EUROPA PRESS
El individuo, de origen iraní, fue ingresado ayer en la Unidad de Reanimación del Hospital General de Alicante, donde todavía permanece. El hombre, que se pegó un tiro en la cabeza tras intentar arrojar ácido a una camarera y luego dispararle, fue ingresado en estado de coma.
A pesar de la gravedad, el estado de coma podía hacer mantener "opciones de recuperación, aunque fueran mínimas". Sin embargo, posteriormente entró en muerte cerebral, una situación "irreversible", por lo que durante el día de hoy se confirmará oficialmente su muerte, precisaron las mismas fuentes.
Los hechos ocurrieron sobre las 6.05 horas en la Cafetería Heladería Blanco y Negro de la playa de la Albufereta, en Alicante. Cinco minutos después de la apertura de la cafetería, situada en la calle Camino de la Colonia Romana, este hombre entró armado en la cafetería, en la que había varios empleados y algunos clientes.
El individuo, de 44 años, e dirigió a la joven sin mediar palabra e intentó rociarle con una sustancia corrosiva, aunque no lo consiguió.

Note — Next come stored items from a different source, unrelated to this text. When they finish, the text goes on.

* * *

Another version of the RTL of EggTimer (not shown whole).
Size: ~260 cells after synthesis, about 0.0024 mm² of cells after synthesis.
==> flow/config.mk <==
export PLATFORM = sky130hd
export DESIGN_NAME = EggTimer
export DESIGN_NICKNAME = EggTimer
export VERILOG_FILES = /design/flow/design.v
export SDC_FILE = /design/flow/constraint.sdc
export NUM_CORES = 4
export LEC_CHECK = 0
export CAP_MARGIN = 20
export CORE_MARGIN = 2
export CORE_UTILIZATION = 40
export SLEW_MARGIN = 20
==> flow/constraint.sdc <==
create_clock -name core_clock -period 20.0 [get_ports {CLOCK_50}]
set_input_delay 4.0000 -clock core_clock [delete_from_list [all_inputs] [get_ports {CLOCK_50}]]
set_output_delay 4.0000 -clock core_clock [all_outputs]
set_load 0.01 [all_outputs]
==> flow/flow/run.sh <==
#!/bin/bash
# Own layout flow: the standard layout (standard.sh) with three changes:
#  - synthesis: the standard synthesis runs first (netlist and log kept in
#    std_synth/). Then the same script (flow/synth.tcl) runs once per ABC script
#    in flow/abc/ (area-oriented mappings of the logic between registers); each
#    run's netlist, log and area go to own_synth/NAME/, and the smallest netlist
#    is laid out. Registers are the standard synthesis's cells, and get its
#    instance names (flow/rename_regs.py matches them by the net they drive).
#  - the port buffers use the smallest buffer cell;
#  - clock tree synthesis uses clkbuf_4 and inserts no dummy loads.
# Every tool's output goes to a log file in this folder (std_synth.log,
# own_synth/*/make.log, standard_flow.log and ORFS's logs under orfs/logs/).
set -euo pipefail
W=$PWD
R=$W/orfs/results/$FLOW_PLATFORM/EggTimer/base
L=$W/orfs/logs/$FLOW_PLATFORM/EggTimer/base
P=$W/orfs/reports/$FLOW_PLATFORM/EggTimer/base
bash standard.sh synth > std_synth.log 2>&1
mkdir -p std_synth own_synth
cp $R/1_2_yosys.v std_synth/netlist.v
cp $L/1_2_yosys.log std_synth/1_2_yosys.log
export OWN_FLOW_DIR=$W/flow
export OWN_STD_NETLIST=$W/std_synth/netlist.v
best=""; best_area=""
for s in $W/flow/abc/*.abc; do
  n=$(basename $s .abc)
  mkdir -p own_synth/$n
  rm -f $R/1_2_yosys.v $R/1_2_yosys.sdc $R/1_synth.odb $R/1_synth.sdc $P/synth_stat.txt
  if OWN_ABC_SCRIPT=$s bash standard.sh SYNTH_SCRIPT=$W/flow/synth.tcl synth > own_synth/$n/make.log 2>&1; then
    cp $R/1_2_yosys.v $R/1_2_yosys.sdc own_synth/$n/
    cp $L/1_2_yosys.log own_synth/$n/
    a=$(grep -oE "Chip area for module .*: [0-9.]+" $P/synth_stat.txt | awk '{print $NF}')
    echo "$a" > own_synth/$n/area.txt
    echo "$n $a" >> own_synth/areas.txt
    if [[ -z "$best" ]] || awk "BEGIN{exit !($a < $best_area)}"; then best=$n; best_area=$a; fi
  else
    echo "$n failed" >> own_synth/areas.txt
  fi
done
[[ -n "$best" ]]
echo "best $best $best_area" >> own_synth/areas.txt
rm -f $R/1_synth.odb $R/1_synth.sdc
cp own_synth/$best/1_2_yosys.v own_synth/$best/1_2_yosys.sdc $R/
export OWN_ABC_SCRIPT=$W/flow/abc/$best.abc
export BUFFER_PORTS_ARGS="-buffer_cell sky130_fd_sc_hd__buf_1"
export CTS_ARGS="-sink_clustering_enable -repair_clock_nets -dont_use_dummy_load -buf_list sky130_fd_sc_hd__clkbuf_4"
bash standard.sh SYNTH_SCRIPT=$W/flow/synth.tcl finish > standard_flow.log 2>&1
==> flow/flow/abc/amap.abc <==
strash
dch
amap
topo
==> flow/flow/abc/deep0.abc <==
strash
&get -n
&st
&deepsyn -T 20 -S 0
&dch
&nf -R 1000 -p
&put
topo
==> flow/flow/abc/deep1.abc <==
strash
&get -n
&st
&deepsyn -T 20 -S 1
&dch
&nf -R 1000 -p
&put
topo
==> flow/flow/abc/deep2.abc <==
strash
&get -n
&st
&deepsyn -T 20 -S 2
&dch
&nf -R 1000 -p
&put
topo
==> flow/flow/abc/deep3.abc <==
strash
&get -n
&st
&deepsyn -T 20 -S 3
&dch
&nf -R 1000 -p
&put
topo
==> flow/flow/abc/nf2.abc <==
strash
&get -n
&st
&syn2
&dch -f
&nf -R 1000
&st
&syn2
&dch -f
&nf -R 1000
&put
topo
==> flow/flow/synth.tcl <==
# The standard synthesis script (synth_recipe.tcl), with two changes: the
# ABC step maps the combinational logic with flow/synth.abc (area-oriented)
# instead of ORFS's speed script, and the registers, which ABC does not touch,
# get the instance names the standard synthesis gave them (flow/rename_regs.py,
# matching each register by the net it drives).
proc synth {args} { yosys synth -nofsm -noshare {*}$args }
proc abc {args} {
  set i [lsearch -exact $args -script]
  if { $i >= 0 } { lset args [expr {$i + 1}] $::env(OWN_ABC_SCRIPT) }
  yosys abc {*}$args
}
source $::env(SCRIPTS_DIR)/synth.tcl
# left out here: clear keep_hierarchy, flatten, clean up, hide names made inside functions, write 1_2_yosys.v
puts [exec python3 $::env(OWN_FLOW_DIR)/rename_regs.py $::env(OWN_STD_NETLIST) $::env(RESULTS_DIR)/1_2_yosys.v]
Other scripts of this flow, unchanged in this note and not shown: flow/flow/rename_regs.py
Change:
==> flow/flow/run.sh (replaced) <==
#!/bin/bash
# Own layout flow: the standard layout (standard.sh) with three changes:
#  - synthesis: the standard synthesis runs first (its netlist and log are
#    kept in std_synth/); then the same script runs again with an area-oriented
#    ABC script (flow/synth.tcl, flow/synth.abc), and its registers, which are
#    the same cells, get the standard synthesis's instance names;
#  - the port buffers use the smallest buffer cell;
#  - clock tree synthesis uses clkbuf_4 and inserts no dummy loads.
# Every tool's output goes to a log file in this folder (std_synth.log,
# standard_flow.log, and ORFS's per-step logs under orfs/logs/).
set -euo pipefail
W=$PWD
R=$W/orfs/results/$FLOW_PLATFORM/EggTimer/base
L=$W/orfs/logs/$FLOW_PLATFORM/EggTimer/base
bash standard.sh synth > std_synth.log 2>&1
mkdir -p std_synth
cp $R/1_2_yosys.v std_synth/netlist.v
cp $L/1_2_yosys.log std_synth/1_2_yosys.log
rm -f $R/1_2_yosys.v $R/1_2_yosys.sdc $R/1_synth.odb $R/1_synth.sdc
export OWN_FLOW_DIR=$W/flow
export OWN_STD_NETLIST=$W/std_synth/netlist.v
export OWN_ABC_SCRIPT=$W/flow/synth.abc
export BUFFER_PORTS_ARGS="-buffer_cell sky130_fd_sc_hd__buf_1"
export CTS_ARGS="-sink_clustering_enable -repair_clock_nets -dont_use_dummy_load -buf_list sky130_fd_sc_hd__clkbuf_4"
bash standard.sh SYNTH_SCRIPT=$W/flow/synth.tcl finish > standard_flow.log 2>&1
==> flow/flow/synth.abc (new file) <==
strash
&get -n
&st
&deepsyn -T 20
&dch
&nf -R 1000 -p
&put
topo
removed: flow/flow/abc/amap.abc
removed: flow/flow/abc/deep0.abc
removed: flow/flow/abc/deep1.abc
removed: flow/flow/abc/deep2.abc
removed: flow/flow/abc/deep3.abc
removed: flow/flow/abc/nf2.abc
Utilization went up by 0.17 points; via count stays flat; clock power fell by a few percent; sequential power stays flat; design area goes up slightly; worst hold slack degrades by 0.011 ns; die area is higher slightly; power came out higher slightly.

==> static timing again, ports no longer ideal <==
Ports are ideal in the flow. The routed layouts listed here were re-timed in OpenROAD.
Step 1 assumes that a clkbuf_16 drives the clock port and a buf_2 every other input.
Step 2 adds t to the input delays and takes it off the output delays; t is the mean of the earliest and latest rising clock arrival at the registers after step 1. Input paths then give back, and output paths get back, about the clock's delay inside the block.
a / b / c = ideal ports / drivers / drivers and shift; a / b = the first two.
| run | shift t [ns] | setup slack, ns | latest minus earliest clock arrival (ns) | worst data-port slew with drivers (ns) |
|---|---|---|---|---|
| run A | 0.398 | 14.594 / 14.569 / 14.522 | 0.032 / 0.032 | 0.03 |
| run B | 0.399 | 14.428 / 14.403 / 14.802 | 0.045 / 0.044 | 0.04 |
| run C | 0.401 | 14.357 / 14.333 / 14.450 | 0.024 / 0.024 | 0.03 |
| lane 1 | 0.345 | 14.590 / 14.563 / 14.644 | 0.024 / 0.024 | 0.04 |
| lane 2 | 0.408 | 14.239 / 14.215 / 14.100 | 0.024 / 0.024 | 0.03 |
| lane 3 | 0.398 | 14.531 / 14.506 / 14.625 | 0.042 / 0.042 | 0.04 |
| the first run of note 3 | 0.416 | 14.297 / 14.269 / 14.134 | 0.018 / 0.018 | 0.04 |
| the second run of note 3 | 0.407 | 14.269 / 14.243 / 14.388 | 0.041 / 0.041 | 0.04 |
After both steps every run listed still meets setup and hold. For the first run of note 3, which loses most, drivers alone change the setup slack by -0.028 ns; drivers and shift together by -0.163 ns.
Source: an optimization exercise on an open RTL-to-GDS flow (aim: small area). Production flows keep margins and buffers that such runs may drop.
Function was checked by simulation only, so behaviour that the tests miss may differ from the original.
No driver is modelled on the clock port, so clock power and skew are understated where the tree is cut down; a real chip needs a root buffer or a tree.
Power figures rest on the tool's default switching activity, not on a simulated workload.

==> flow/design.v <==
module sound_main(
	input  wire       clock,
	input  wire       reset,
	input  wire       mode_8chans,
	input  wire       mode_pan4ch,
	input  wire       mode_inv7b,
	input  wire       in_wrtoggle,
	input  wire       in_datnvol,
	input  wire [2:0] in_wraddr,
	input  wire [7:0] in_data,
	output wire       dac_clock,
	output wire       dac_leftright,
	output wire       dac_data
);
	reg [2:0] fifth;
	reg [6:0] sync;
	wire f4 = fifth[2];
	always @(posedge clock)
	if( reset )
		fifth <= 3'd0;
	else if( f4 )
		fifth <= 3'd0;
	else
		fifth <= fifth + 3'd1;
	always @(posedge clock)
	if( reset )
		sync <= 7'd0;
	else if( f4 )
		sync <= sync + 7'd1;
	assign dac_clock     = sync[0];
	assign dac_leftright = sync[6];
	wire [5:0] s   = sync[5:0];
	wire       lrp = ~sync[6];
	wire [1:0] c   = s[3:2];  
	wire [2:0] psi = {s[2]^s[0], s[1], s[0]} + fifth;
	wire ev_vol = (s[5:4]==2'd0) & (
	              (s[3:0]==4'd0  & fifth==3'd1) |
	              (s[3:0]==4'd4  & fifth==3'd4) |
	              (s[3:0]==4'd9  & fifth==3'd2) |
	              (s[3:0]==4'd14 & fifth==3'd0) );
	reg ev_vol_d, ev_dat, ev_first;
	always @(posedge clock)
	begin
		ev_vol_d <= ev_vol;
		ev_dat   <= ev_vol_d;
		ev_first <= ev_dat;
	end
	wire active = (s < 6'd18);           
	wire clr0   = (s[5:2] == 4'd0);      
	wire load_int = f4 & (&s);
	reg        p1;
	reg        pend;
	reg [47:0] rv;  
	reg [63:0] rd;  
	wire       wreq = in_wrtoggle ^ p1;
	wire       at7  = ((in_wraddr ^ psi) == 3'd7);  
	wire       land = (wreq | pend) & at7;
	always @(posedge clock)
	begin
		p1   <= in_wrtoggle;
		pend <= ~reset & (wreq | pend) & ~at7;
	end
	wire [5:0] ins_v = (land & ~in_datnvol) ? in_data[5:0] : rv[47:42];
	wire [7:0] ins_d = (land &  in_datnvol) ? in_data      : rd[63:56];
	always @(posedge clock)
	begin
		rv <= { rv[41:0], ins_v };
		rd <= { rd[55:0], ins_d };
	end
	wire       hv = c[1] & (mode_8chans | mode_pan4ch);
	wire [1:0] qv = {hv, 1'b0} + {1'b0, lrp} - {1'b0, c[1]};
	wire [1:0] qd = mode_8chans ? ( {1'b0, c[1]} + {1'b0, lrp} + 2'd1 ) :
	                mode_pan4ch ? 2'd1 :
	                              ( {1'b0, lrp} - {1'b0, c[1]} + 2'd1 );
	reg [5:0] vol_rd;
	reg [7:0] dat_rd;
	always @*
	begin
		case( qv )
		2'd0: vol_rd = rv[11:6];
		2'd1: vol_rd = rv[23:18];
		2'd2: vol_rd = rv[35:30];
		default: vol_rd = rv[47:42];
		endcase
		case( qd )
		2'd0: dat_rd = rd[15:8];
		2'd1: dat_rd = rd[31:24];
		2'd2: dat_rd = rd[47:40];
		default: dat_rd = rd[63:56];
		endcase
	end
	wire [2:0] av = { hv, lrp, c[0] };
	wire [2:0] ad = mode_8chans ? { c[1], lrp, c[0] } :
	                mode_pan4ch ? { 1'b0, c[1], c[0] } :
	                              { 1'b0, lrp, c[0] };
	wire fwd_v = pend & ~in_datnvol & (in_wraddr == av);
	wire fwd_d = pend &  in_datnvol & (in_wraddr == ad);
	reg  [5:0] vol;
	reg  [7:0] sh;
	reg  [6:0] sr;
	reg [22:0] ring;
	reg [15:0] word;
	always @(posedge clock)
	if( ev_vol )
		vol <= fwd_v ? in_data[5:0] : vol_rd;
	wire       od  = ring[0] & ~clr0;
	wire [5:0] add = (sh[0] & active) ? vol : 6'd0;
	wire [6:0] su  = sr[6:1] + add + {6'd0, od};
	wire sgn = sh[7] ^ (ev_first & ~mode_inv7b);
	always @(posedge clock)
	begin
		sr <= (ev_dat | ~active) ? 7'd0 : su;
		if( ev_dat )
			sh <= fwd_d ? in_data : dat_rd;
		else
			sh <= { sgn, sgn, sh[6:1] };
	end
	always @(posedge clock)
		ring <= { su[0], ring[22:1] };
	integer m;
	always @(posedge clock)
	if( load_int )
		for( m=0; m<16; m=m+1 )
			word[m] <= ring[7 + ((16-m)%16)];
	wire [4:0] j = sync[5:1];
	assign dac_data = ( (j != 5'd0) && (j <= 5'd16) ) ? word[j[3:0]] : 1'b0;
endmodule
Settings: LEC_CHECK=0, CAP_MARGIN=20, CORE_MARGIN=2, CORE_UTILIZATION=80, SLEW_MARGIN=20; clock period 5.0 ns.
standard.sh (not shown) runs the stock make flow with config.mk's settings and CLKGATE_MAP_FILE= SYNTH_SCRIPT=/design/flow/synth_recipe.tcl, a recipe that flattens the netlist after the stock synthesis.
==> flow/flow/run.sh <==
#!/bin/bash
# Standard ORFS layout (standard.sh) with four changes:
#  - after the floorplan, the combinational logic is re-mapped for area
#    (flow/resynth.tcl); the registers are the standard synthesis's
#  - port buffers use the smallest buffer cell, buf_1
#  - after placement, combinational cells go back to their smallest size
#    where that keeps slew and capacitance within limits (flow/downsize.tcl)
#  - the clock tree is built by flow/cts.tcl instead of TritonCTS: the clock
#    port drives one root clock buffer, which drives one leaf clock buffer per
#    k-means cluster of registers. The configurations below are tried from the
#    smallest up; the first whose worst register clock-pin slew (placement
#    estimate) is at most 120 ps is kept.
# Synthesis, floorplan, placement, routing and finishing are standard.sh's.
set -euo pipefail
export BUFFER_PORTS_ARGS="-buffer_cell sky130_fd_sc_hd__buf_1"
bash standard.sh floorplan > flow_floorplan.log 2>&1
openroad -no_init -exit flow/resynth.tcl > flow_resynth.log 2>&1
bash standard.sh place > flow_place.log 2>&1
ok=0
n=0
for cfg in \
  "10 sky130_fd_sc_hd__clkbuf_8 sky130_fd_sc_hd__clkbuf_4 sky130_fd_sc_hd__clkbuf_4 10" \
  "11 sky130_fd_sc_hd__clkbuf_8 sky130_fd_sc_hd__clkbuf_4 sky130_fd_sc_hd__clkbuf_4 10" \
  "12 sky130_fd_sc_hd__clkbuf_8 sky130_fd_sc_hd__clkbuf_4 sky130_fd_sc_hd__clkbuf_4 10" \
  "12 sky130_fd_sc_hd__clkbuf_8 sky130_fd_sc_hd__clkbuf_4 none 0" \
  "13 sky130_fd_sc_hd__clkbuf_8 sky130_fd_sc_hd__clkbuf_8 none 0" \
  "14 sky130_fd_sc_hd__clkbuf_8 sky130_fd_sc_hd__clkbuf_16 none 0" \
  "16 sky130_fd_sc_hd__clkbuf_8 sky130_fd_sc_hd__clkbuf_16 none 0" \
  "20 sky130_fd_sc_hd__clkbuf_8 sky130_fd_sc_hd__clkbuf_16 none 0" ; do
  n=$((n+1))
  if MYCTS_CFG="$cfg" MYCTS_MAX_SLEW=0.12 openroad -no_init -exit flow/cts.tcl > flow_cts_$n.log 2>&1; then
    ok=1
    break
  fi
done
if [ $ok = 0 ]; then
  # fall back to the standard clock tree
  export CTS_ARGS="-sink_clustering_enable -repair_clock_nets -dont_use_dummy_load -buf_list sky130_fd_sc_hd__clkbuf_8"
fi
bash standard.sh finish > flow_finish.log 2>&1
==> flow/flow/cts.tcl <==
# Downsizing and clock tree for the placed design (configuration in MYCTS_CFG: leaves, leaf
# buffer, root buffer, small-leaf buffer or none, largest cluster given the
# small buffer). Writes the CTS step's results only when the worst register
# clock-pin slew is at most MYCTS_MAX_SLEW (ns); exits with 3 otherwise.
set R orfs/results/sky130hd/sound_main/base
read_liberty $::env(FLOW_HOME)/platforms/sky130hd/lib/sky130_fd_sc_hd__tt_025C_1v80.lib
read_db $R/3_place.odb
read_sdc $R/3_place.sdc
source $::env(FLOW_HOME)/platforms/sky130hd/setRC.tcl
source flow/mycts.tcl
source flow/downsize.tcl

# Area recovery: each combinational cell that synthesis or placement sized up
# goes back to its family's smallest cell; repair_design then fixes any slew
# or capacitance violation this makes.
estimate_parasitics -placement
puts "cell area before downsizing: [area]"
downsize_all
estimate_parasitics -placement
repair_design -slew_margin 20 -cap_margin 20
puts "cell area after downsizing: [area]"
lassign $::env(MYCTS_CFG) nleaf leaf root small smax
if {$small eq "none"} { set small "" }
mycts_build $nleaf $leaf $root $small $smax
set_propagated_clock [all_clocks]
estimate_parasitics -placement
detailed_placement
check_placement -verbose
estimate_parasitics -placement
report_clock_skew
report_worst_slack -min
report_worst_slack -max
set worst 0
foreach pin [get_pins -hierarchical */CLK] { set s [get_property $pin slew_max]; if {$s > $worst} {set worst $s} }
puts "worst register clock pin slew: $worst"
if {$worst > $::env(MYCTS_MAX_SLEW)} {
  puts "slew above the limit: configuration refused"
  exit 3
}
write_db $R/4_1_cts.odb
write_sdc -no_timestamp $R/4_cts.sdc
==> flow/flow/mycts.tcl <==
# Manual clock tree: the clock port drives NLEAF clock buffers, each driving
# the registers of one k-means cluster of register positions.
proc mycts_build { nleaf master_name {root_name ""} {small_name ""} {small_max 0} } {
  set block [ord::get_db_block]
  set db [ord::get_db]
  set master [$db findMaster $master_name]
  set clknet [$block findNet clock]
  set sinks {}
  foreach it [$clknet getITerms] {
    set inst [$it getInst]
    set bb [$inst getBBox]
    set x [expr {([$bb xMin] + [$bb xMax]) / 2.0}]
    set y [expr {([$bb yMin] + [$bb yMax]) / 2.0}]
    lappend sinks [list $it $x $y]
  }
  set n [llength $sinks]
  # k-means, initial centres spread along the sorted x+y order
  set sorted [lsort -real -index 1 $sinks]
  set cx {}; set cy {}
  for {set k 0} {$k < $nleaf} {incr k} {
    set s [lindex $sorted [expr {int(($k + 0.5) * $n / $nleaf)}]]
    lappend cx [lindex $s 1]; lappend cy [lindex $s 2]
  }
  # grid-ish init: split by x then y for nleaf=4
  if {$nleaf == 4} {
    set xs [lsort -real [lmap s $sinks {lindex $s 1}]]
    set ys [lsort -real [lmap s $sinks {lindex $s 2}]]
    set x1 [lindex $xs [expr {$n/4}]]; set x3 [lindex $xs [expr {3*$n/4}]]
    set y1 [lindex $ys [expr {$n/4}]]; set y3 [lindex $ys [expr {3*$n/4}]]
    set cx [list $x1 $x3 $x1 $x3]; set cy [list $y1 $y1 $y3 $y3]
  }
  for {set iter 0} {$iter < 50} {incr iter} {
    set assign {}
    foreach s $sinks {
      set best 0; set bd 1e30
      for {set k 0} {$k < $nleaf} {incr k} {
        set d [expr {abs([lindex $s 1]-[lindex $cx $k]) + abs([lindex $s 2]-[lindex $cy $k])}]
        if {$d < $bd} {set bd $d; set best $k}
      }
      lappend assign $best
    }
    # balance: cap cluster size
    set ncx {}; set ncy {}
    for {set k 0} {$k < $nleaf} {incr k} {
      set sx 0; set sy 0; set c 0
      foreach s $sinks a $assign { if {$a == $k} { set sx [expr {$sx + [lindex $s 1]}]; set sy [expr {$sy + [lindex $s 2]}]; incr c } }
      if {$c > 0} { lappend ncx [expr {$sx/$c}]; lappend ncy [expr {$sy/$c}] } else { lappend ncx [lindex $cx $k]; lappend ncy [lindex $cy $k] }
    }
    set cx $ncx; set cy $ncy
  }
  set drv $clknet
  if {$root_name ne ""} {
    set rm [$db findMaster $root_name]
    set rinst [odb::dbInst_create $block $rm "mycts_root"]
    set sx 0; set sy 0
    for {set k 0} {$k < $nleaf} {incr k} { set sx [expr {$sx + [lindex $cx $k]}]; set sy [expr {$sy + [lindex $cy $k]}] }
    $rinst setLocation [expr {int($sx/$nleaf - [$rm getWidth]/2)}] [expr {int($sy/$nleaf - [$rm getHeight]/2)}]
    $rinst setPlacementStatus PLACED
    set drv [odb::dbNet_create $block "clknet_mycts_root"]
    $drv setSigType CLOCK
    [$rinst findITerm A] connect $clknet
    [$rinst findITerm X] connect $drv
  }
  for {set k 0} {$k < $nleaf} {incr k} {
    set cnt 0
    foreach a $assign { if {$a == $k} { incr cnt } }
    set master [$db findMaster $master_name]
    if {$small_name ne "" && $cnt <= $small_max} { set master [$db findMaster $small_name] }
    set inst [odb::dbInst_create $block $master "mycts_leaf_$k"]
    set w [$master getWidth]; set h [$master getHeight]
    $inst setLocation [expr {int([lindex $cx $k] - $w/2)}] [expr {int([lindex $cy $k] - $h/2)}]
    $inst setPlacementStatus PLACED
    set net [odb::dbNet_create $block "clknet_mycts_$k"]
    $net setSigType CLOCK
    [$inst findITerm A] connect $drv
    [$inst findITerm X] connect $net
    set c 0
    foreach s $sinks a $assign {
      if {$a == $k} { set it [lindex $s 0]; $it disconnect; $it connect $net; incr c }
    }
    puts "MYCTS leaf $k at [lindex $cx $k] [lindex $cy $k]: $c sinks"
  }
  $clknet setSigType CLOCK
}
Other scripts of this flow, unchanged in this note and not shown: flow/flow/downsize.tcl, flow/flow/filter_lib.py, flow/flow/hafix.tcl, flow/flow/resynth.tcl
The baseline produced a clean layout.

La camarera, de 30 años y origen ruso, intentó esconderse de su agresor, pero éste la siguió con un arma de fuego en la mano, con la que encañonó a los demás empleados detrás de la barra. A continuación, disparó en el muslo izquierdo a la joven, y se pegó un tiro a sí mismo en la cabeza.
Aunque se ha hablado de la posible existencia de una relación entre ambos, todavía no está claro si habían estado unidos sentimentalmente con anterioridad.